Die Seiten kannte ich schon, so bin ich zu dem Termin morgen gekommen. *Interessant wäre ob jemand aus dem Forum hier schon mal bei ihm war, also sozusagen Berichte aus erster Hand*. Ein MRT steht nicht an, und alles was ich weiß, ist heute Stand der Lehrmeinung, mit 1,5 Tesla gibt`s keine sinnvolle Diagnose. 

Kommt für mich leider ohnehin nicht in Frage weil Panikpatient. 

Klingt lustig ist es aber nicht, ich bin 1,92 groß und wiege 104 kg, war früher Boxer, wennste mich ohne eine Sedierung in einen solchen Tunnel schiebst (Ich kann nicht mal ne Telefonzelle betreten ohne den Fuss in die Tür zu stellen), dann könnte ich für nichts garantieren. Hab das neulich versucht nem netten Mädel in einer radiologischen Praxis hier zu erklären, da fehlte ihr wohl etwas die Erfahrung, ich würde nämlich alles zerlegen dort, nur um der Situation wieder zu entkommen.
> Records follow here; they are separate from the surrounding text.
File: src/flat_wrapper.sv
// flat-port wrapper written by rule: the top's interface ports become plain ports
module cpu_com_host_flat import cpu_com_pkg::*;
#(
    parameter int CLKS_PER_BIT   = 16,
    parameter int TIMEOUT_CYCLES = 1_000_000
)
  (clk, reset, rx, tx, host_cmd_reset_req, host_cmd_step_req, host_busy, host_target_ready, host_pc_out, host_pc_valid, host_done, host_err, host_err_code, host_state);
  cpu_com_host_if host_i ();
  input  logic clk;
  input  logic reset;
  input  logic rx;
  output logic tx;
  input wire logic [$bits(host_i.cmd_reset_req)-1:0] host_cmd_reset_req;
  input wire logic [$bits(host_i.cmd_step_req)-1:0] host_cmd_step_req;
  output wire logic [$bits(host_i.busy)-1:0] host_busy;
  output wire logic [$bits(host_i.target_ready)-1:0] host_target_ready;
  output wire logic [$bits(host_i.pc_out)-1:0] host_pc_out;
  output wire logic [$bits(host_i.pc_valid)-1:0] host_pc_valid;
  output wire logic [$bits(host_i.done)-1:0] host_done;
  output wire logic [$bits(host_i.err)-1:0] host_err;
  output wire logic [$bits(host_i.err_code)-1:0] host_err_code;
  output wire logic [$bits(host_i.state)-1:0] host_state;
  assign host_i.cmd_reset_req = host_cmd_reset_req;
  assign host_i.cmd_step_req = host_cmd_step_req;
  assign host_busy = host_i.busy;
  assign host_target_ready = host_i.target_ready;
  assign host_pc_out = host_i.pc_out;
  assign host_pc_valid = host_i.pc_valid;
  assign host_done = host_i.done;
  assign host_err = host_i.err;
  assign host_err_code = host_i.err_code;
  assign host_state = host_i.state;
  cpu_com_host #(.CLKS_PER_BIT(CLKS_PER_BIT), .TIMEOUT_CYCLES(TIMEOUT_CYCLES)) u_core (.clk(clk), .reset(reset), .rx(rx), .tx(tx), .host(host_i));
endmodule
Ich kann das ab einem gewissen Punkt nicht mehr steuern, wegen der Wirbelsäule hatte ich das Problem schon mal vor guten 20 Jahren, das war nicht witzig. Ich bin da schwer aufzuhalten, der berühmte Elefant im Porzellanladen. 
Sie hat ne Sedierung (Beruhigungsmittel) vorgeschlagen, leider sinnlos, das wirkt nicht solange ich in Panik bin. Ist bereits ausgetestet. Ja ... sowas gibt`s (leider).

Ich bin derzeit dabei zu eruieren ob ne OPEN-MRT Sinn macht, alles was ich bisher weiß deutet darauf hin das diese Geräte keine Aufnahmen von der Prostata machen die Krebsgeschehen identifizieren könnten. Sehr schade, aber in einem Krankenhaus wirds gewiß ne Möglichkeit dann eben unter Narkose (falls die Untersuchung je erforderlich werden sollte).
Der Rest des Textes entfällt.